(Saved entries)

From an optimization exercise on the open Yosys and OpenROAD flow, aimed at small area and few clock cycles; shortcuts taken in it are not production practice. Function was checked by simulation only, so behaviour that the tests miss may differ from the original. Power and IR drop assume default switching activity.

red:
Design cfb_top, start of the top module:
module cfb_top (
    input  wire        clk,
    input  wire        rst,
    input  wire        req_valid,
    output wire        req_ready,
    input  wire [7:0]  req_op,
    input  wire [7:0]  req_arg,
    input  wire [7:0]  req_len,
    input  wire [31:0] req_cap,
    input  wire        pl_valid,
    output wire        pl_ready,
    input  wire [7:0]  pl_data,
    output wire        rsp_valid,
    input  wire        rsp_ready,
    output reg  [7:0]  rsp_data,
    output wire        rsp_first,
    output wire        rsp_last,
    output wire        rsp_eop,
    output wire [1:0]  rsp_kind,
    output wire [2:0]  rsp_cause,
    output wire        tout_valid,
    input  wire        tout_ready,
    output reg  [7:0]  tout_data,
    output reg         tout_last,
    output wire        tin_req_valid,
    input  wire        tin_req_ready,
    output wire [4:0]  tin_req_len,
    input  wire        tin_valid,
    output wire        tin_ready,
    input  wire [7:0]  tin_data,
    input  wire        tr_valid,
    output wire        tr_ready,
    input  wire [1:0]  tr_kind,
    input  wire [5:0]  tr_count,
    input  wire [7:0]  tr_code,
    output wire [1:0]  cs_state,
    output wire [3:0]  spd_state
);
Size in the first run: ~1100 flip-flops, ~140 I/O pins, roughly 29000 um2 of cells after synthesis.
clock: 10.0 ns
lec_check: 0
cap_margin: 20
core_margin: 2
core_utilization: 40
cts_buf_list: sky130_fd_sc_hd__clkbuf_8
cts_cluster_diameter: 60
cts_cluster_size: 15
place_density: 0.6
slew_margin: 20
standard.sh (not shown) runs the stock make flow with config.mk's settings and CLKGATE_MAP_FILE= SYNTH_SCRIPT=/design/flow/synth_recipe.tcl, a recipe that flattens the netlist after the stock synthesis.
==> flow/flow/run.sh <==
#!/bin/bash
# The standard layout (standard.sh, unchanged synthesis and steps), with
# each port buffer made from the smallest buffer cell instead of the cell that
# buffer_ports picks by itself, and a clock tree without dummy loads.
# The whole make output goes to standard.log.
set -euo pipefail
export BUFFER_PORTS_ARGS="-buffer_cell sky130_fd_sc_hd__buf_1"
export CTS_ARGS="-sink_clustering_enable -repair_clock_nets -sink_clustering_size 15 -sink_clustering_max_diameter 60 -buf_list sky130_fd_sc_hd__clkbuf_8 -dont_use_dummy_load"
bash standard.sh > standard.log 2>&1
Testbench counts of red, summed over its fixed seeds: cycles 92,174.
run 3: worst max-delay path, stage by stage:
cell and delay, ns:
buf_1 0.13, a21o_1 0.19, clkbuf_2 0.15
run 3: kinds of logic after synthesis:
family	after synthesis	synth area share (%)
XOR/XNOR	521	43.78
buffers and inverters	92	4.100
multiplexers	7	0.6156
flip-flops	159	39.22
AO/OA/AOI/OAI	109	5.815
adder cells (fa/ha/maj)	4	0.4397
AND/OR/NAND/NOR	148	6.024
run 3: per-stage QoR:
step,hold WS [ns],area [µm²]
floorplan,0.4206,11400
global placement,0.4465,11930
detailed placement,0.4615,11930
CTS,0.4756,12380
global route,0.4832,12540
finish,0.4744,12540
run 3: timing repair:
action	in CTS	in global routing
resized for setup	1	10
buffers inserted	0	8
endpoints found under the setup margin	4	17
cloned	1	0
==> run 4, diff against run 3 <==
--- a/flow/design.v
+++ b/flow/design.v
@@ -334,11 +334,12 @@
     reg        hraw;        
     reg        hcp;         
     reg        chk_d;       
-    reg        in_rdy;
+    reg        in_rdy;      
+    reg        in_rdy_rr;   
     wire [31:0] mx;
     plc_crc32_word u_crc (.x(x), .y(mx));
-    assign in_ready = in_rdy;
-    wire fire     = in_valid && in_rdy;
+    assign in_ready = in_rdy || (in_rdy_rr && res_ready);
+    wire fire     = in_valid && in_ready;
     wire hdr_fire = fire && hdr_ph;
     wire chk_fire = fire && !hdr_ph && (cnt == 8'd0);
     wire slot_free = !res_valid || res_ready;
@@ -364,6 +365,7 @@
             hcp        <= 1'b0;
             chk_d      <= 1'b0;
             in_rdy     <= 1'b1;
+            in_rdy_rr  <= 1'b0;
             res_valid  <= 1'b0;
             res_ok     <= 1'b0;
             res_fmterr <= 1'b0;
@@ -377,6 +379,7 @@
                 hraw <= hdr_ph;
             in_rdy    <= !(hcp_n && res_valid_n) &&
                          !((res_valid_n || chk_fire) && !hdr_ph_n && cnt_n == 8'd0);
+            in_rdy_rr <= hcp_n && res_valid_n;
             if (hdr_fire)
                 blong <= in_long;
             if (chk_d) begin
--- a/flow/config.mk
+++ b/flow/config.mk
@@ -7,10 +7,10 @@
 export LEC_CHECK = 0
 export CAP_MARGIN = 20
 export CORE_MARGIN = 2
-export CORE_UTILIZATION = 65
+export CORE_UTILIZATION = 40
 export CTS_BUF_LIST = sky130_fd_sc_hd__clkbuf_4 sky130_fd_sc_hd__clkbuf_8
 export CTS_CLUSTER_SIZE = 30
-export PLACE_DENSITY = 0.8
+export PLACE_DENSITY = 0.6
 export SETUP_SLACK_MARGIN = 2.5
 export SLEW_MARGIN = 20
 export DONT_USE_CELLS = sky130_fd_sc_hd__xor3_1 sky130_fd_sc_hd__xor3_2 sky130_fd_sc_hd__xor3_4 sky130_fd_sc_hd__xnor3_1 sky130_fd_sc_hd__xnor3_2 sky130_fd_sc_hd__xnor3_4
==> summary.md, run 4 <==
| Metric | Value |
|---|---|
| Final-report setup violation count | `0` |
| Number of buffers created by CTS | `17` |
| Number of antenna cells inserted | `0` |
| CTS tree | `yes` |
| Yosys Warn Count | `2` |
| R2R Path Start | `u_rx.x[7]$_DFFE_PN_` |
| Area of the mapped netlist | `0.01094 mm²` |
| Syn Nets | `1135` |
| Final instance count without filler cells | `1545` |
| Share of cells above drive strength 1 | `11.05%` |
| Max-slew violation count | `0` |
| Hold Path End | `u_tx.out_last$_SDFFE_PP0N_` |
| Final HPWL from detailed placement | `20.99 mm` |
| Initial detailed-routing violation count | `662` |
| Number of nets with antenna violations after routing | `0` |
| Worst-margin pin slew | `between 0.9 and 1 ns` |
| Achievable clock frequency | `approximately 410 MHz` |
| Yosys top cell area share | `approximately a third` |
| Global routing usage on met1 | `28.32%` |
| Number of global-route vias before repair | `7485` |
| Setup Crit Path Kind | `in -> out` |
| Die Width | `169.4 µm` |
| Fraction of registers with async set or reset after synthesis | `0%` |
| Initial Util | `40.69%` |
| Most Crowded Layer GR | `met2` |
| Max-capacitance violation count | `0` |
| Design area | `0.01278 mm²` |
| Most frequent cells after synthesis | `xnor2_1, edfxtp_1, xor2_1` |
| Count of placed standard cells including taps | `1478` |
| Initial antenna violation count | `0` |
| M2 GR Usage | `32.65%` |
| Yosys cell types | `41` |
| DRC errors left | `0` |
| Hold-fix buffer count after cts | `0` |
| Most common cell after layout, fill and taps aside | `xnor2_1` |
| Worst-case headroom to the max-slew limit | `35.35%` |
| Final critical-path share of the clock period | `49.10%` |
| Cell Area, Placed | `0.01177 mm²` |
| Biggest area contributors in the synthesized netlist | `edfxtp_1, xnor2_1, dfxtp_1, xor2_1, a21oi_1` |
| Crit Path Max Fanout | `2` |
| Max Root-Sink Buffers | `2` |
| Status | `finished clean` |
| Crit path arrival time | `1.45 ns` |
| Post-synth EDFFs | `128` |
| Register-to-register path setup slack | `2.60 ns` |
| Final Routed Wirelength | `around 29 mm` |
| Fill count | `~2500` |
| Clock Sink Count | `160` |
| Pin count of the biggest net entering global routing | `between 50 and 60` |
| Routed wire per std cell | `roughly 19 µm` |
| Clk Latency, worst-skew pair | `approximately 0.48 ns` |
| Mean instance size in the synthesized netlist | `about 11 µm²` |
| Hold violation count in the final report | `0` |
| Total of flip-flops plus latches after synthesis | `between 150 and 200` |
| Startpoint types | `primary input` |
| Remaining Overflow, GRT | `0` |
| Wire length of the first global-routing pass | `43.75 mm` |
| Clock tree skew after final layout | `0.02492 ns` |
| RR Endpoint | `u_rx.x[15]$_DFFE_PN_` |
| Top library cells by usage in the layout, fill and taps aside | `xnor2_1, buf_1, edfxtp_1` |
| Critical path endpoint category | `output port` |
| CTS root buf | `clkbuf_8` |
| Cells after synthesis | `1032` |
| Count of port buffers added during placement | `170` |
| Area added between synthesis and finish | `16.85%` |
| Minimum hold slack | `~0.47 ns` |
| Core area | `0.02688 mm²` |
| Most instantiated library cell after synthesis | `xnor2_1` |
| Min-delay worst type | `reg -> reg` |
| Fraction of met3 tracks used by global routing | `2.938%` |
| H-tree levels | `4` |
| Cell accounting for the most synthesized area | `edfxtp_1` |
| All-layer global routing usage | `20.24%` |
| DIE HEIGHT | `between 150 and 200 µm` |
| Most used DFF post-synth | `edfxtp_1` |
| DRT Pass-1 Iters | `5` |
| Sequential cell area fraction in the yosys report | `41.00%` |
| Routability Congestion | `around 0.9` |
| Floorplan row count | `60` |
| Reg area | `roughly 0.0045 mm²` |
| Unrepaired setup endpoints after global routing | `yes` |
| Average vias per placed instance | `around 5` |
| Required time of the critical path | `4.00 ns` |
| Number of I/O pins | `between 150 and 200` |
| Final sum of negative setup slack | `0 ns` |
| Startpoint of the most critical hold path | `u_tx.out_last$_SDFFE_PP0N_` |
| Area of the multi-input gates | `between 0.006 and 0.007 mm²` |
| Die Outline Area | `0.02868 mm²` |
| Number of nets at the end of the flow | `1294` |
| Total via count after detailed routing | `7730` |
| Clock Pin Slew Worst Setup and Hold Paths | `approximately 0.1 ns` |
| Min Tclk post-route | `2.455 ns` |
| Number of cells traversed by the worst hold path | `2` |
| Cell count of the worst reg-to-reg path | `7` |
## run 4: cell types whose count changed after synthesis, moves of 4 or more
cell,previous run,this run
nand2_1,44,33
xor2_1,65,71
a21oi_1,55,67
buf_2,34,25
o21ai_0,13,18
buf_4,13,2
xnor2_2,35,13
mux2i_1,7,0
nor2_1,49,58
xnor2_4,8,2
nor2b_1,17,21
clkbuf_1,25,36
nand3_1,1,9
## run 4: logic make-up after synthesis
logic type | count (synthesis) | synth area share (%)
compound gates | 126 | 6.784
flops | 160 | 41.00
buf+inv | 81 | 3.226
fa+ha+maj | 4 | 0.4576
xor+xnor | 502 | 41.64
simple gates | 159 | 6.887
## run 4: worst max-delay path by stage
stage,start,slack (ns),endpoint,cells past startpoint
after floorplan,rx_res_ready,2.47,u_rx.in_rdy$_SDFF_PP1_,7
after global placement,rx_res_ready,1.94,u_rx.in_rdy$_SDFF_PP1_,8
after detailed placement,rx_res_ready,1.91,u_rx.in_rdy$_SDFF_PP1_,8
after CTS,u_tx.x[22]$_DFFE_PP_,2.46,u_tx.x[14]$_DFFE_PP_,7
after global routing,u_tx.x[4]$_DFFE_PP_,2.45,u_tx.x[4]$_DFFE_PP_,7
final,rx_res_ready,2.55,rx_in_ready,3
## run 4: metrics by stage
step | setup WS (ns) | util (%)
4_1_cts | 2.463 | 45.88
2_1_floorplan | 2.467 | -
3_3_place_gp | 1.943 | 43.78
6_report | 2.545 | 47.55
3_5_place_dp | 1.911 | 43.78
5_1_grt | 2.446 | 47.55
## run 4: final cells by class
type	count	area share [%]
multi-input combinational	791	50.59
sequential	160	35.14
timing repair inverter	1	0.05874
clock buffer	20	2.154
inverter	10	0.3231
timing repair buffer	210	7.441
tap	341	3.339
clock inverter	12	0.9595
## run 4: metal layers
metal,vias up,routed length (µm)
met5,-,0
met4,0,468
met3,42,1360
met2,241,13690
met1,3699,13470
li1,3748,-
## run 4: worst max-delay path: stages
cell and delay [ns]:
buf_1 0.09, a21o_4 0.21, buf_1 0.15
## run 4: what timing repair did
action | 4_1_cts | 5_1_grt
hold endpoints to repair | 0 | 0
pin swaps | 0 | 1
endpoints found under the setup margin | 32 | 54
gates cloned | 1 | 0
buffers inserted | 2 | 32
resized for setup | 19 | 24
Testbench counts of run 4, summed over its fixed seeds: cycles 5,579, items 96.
Context: an optimization exercise on an open-source flow, tuned for small area, a short achievable clock period and few clock cycles per item. The choices shown serve that exercise and are no tape-out recipe.
Only simulation tests tie the RTL to the original design; equivalence was not proved.
No activity file was given, so power comes from the tool's default toggle rates.

<file path="design/flow/config.mk">
export PLATFORM = sky130hd
export DESIGN_NAME = mars_core
export DESIGN_NICKNAME = mars_core
export VERILOG_FILES = /design/flow/design.v
export SDC_FILE = /design/flow/constraint.sdc
export NUM_CORES = 4
export LEC_CHECK = 0
export CAP_MARGIN = 20
export CORE_MARGIN = 2
export CORE_UTILIZATION = 40
export SLEW_MARGIN = 20
</file>
<file path="design/flow/constraint.sdc">
create_clock -name core_clock -period 24.0 [get_ports {clk}]
set_input_delay 4.8000 -clock core_clock [delete_from_list [all_inputs] [get_ports {clk}]]
set_output_delay 4.8000 -clock core_clock [all_outputs]
set_load 0.01 [all_outputs]
</file>
From an optimization exercise on the open Yosys and OpenROAD flow, aimed at a short achievable clock period and few clock cycles; shortcuts taken in it are not production practice. In this exercise RTL edits were held to simulation tests only and were not proved equivalent to the original. No activity file was given, so power comes from the tool's default toggle rates.

==> flow/design.v, too long to show whole: its modules and the start of the top module <==
// module mcc_core: 358 lines
// module mcc_mul_a: 690 lines
// module mcc_mul_b: 564 lines
module mcc_core (
    input  wire        clk,
    input  wire        rst,           
    output wire [31:0] imem_addr,
    input  wire [31:0] imem_rdata,
    output wire        dmem_valid,
    output wire        dmem_we,
    output wire [31:0] dmem_addr,
    output wire [31:0] dmem_wdata,
    input  wire        dmem_ready,
    input  wire [31:0] dmem_rdata,
    output wire        wb_valid,
    output wire [3:0]  wb_reg,
    output wire [31:0] wb_data,
    output wire        halted
);
  // ...
==> flow/flow/run.sh <==
#!/bin/bash
set -euo pipefail
read -r -a extra < flow/make_args.txt
bash standard.sh "${extra[@]}" finish > standard_flow.log 2>&1
==> flow/flow/make_args.txt <==
SETUP_SLACK_MARGIN=6.5
==> flow/standard.sh <==
#!/bin/bash
# synth_recipe.tcl (not shown) runs the flow's synth.tcl, then flattens the netlist and writes it again
# the make line also repeats each setting of config.mk as NAME=value (left out here)
make -C /OpenROAD-flow-scripts/flow DESIGN_CONFIG=/design/flow/config.mk WORK_HOME=/design/flow/orfs CLKGATE_MAP_FILE= SYNTH_SCRIPT=/design/flow/synth_recipe.tcl "${@:-finish}"
==> flow/config.mk <==
export PLATFORM = sky130hd
export DESIGN_NAME = mcc_core
export DESIGN_NICKNAME = mcc_core
export VERILOG_FILES = /design/flow/design.v
export SDC_FILE = /design/flow/constraint.sdc
export NUM_CORES = 4
export LEC_CHECK = 0
export ABC_CLOCK_PERIOD_IN_PS = 2500
export CAP_MARGIN = 40
export CORE_MARGIN = 2
export CORE_UTILIZATION = 40
export PLACE_DENSITY = 0.6
export SLEW_MARGIN = 40
==> flow/constraint.sdc <==
create_clock -name core_clock -period 10.0 [get_ports {clk}]
set_input_delay 2.0000 -clock core_clock [delete_from_list [all_inputs] [get_ports {clk}]]
set_output_delay 2.0000 -clock core_clock [all_outputs]
set_load 0.01 [all_outputs]
==> notes.md, run 1 <==
The run finished with no timing, DRC or antenna violations. The layout has approximately 460 inverters outside the clock class. The number of distinct library cell variants in the gate-level netlist after synthesis is 88. The share of layout cells above drive strength 1 is a little under a third. The worst slew margin relative to its limit is 20.4%. The number of failing setup endpoints in the final timing report came out at 0.

The sink count of the clock tree is around 1,800. The worst hold slack came out at 0.346 ns. The total global routing overflow is 0. Averaged over all synthesized cells, the footprint is approximately 10 sq um. The post-synth design cell area came out at a little over 100,000 sq um. Setup repair after global routing could not meet its margin everywhere.

The largest registers in the layout are rf x448, m_mulq x224, bht_ctr x128. The multi-input combinational cell count came out at about 6,600. The flip-flop count of the largest register after layout is 448. The register with the most flip-flops is rf. The clock buffer count from CTS came out at 195. The worst hold path cell count is 0. The number of top-level design ports came out at approximately 200. In this run the worst setup path begins at ea_aw$_DFFE_PN_. The routed design has 542,000 um of wire.

The data required time of the critical path came out at 10.60 ns. The fraction of area in multi-input gates came out at a little over two fifths. Global routing used between 50% and 60% of the available met2 tracks. The total of plain and repair buffers excluding clock buffers came out at between 1,500 and 2,000. Summed over the clock group, the power is between 7 and 8 mW. On the critical path, the stage with the largest delay is an instance of sky130_fd_sc_hd__a222oi_1. In this run the worst setup path terminates at m_sum[25]$_DFFE_PN_. The worst slack after detailed placement came out at 4.07 ns.

The worst flop-to-flop path startpoint is ea_aw$_DFFE_PN_. The combinational power share came out at about an eighth.
Testbench counts, summed over its fixed seeds: cycles 51,925.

(TRY IT) Repeat word for word the lines above that run from the line containing "run 3: worst" through the line containing "<= !(hcp_n && res_valid_n) &&", both ends included, and nothing else.

(ANSWER BELOW)
run 3: worst max-delay path, stage by stage:
cell and delay, ns:
buf_1 0.13, a21o_1 0.19, clkbuf_2 0.15
run 3: kinds of logic after synthesis:
family	after synthesis	synth area share (%)
XOR/XNOR	521	43.78
buffers and inverters	92	4.100
multiplexers	7	0.6156
flip-flops	159	39.22
AO/OA/AOI/OAI	109	5.815
adder cells (fa/ha/maj)	4	0.4397
AND/OR/NAND/NOR	148	6.024
run 3: per-stage QoR:
step,hold WS [ns],area [µm²]
floorplan,0.4206,11400
global placement,0.4465,11930
detailed placement,0.4615,11930
CTS,0.4756,12380
global route,0.4832,12540
finish,0.4744,12540
run 3: timing repair:
action	in CTS	in global routing
resized for setup	1	10
buffers inserted	0	8
endpoints found under the setup margin	4	17
cloned	1	0
==> run 4, diff against run 3 <==
--- a/flow/design.v
+++ b/flow/design.v
@@ -334,11 +334,12 @@
     reg        hraw;        
     reg        hcp;         
     reg        chk_d;       
-    reg        in_rdy;
+    reg        in_rdy;      
+    reg        in_rdy_rr;   
     wire [31:0] mx;
     plc_crc32_word u_crc (.x(x), .y(mx));
-    assign in_ready = in_rdy;
-    wire fire     = in_valid && in_rdy;
+    assign in_ready = in_rdy || (in_rdy_rr && res_ready);
+    wire fire     = in_valid && in_ready;
     wire hdr_fire = fire && hdr_ph;
     wire chk_fire = fire && !hdr_ph && (cnt == 8'd0);
     wire slot_free = !res_valid || res_ready;
@@ -364,6 +365,7 @@
             hcp        <= 1'b0;
             chk_d      <= 1'b0;
             in_rdy     <= 1'b1;
+            in_rdy_rr  <= 1'b0;
             res_valid  <= 1'b0;
             res_ok     <= 1'b0;
             res_fmterr <= 1'b0;
@@ -377,6 +379,7 @@
                 hraw <= hdr_ph;
             in_rdy    <= !(hcp_n && res_valid_n) &&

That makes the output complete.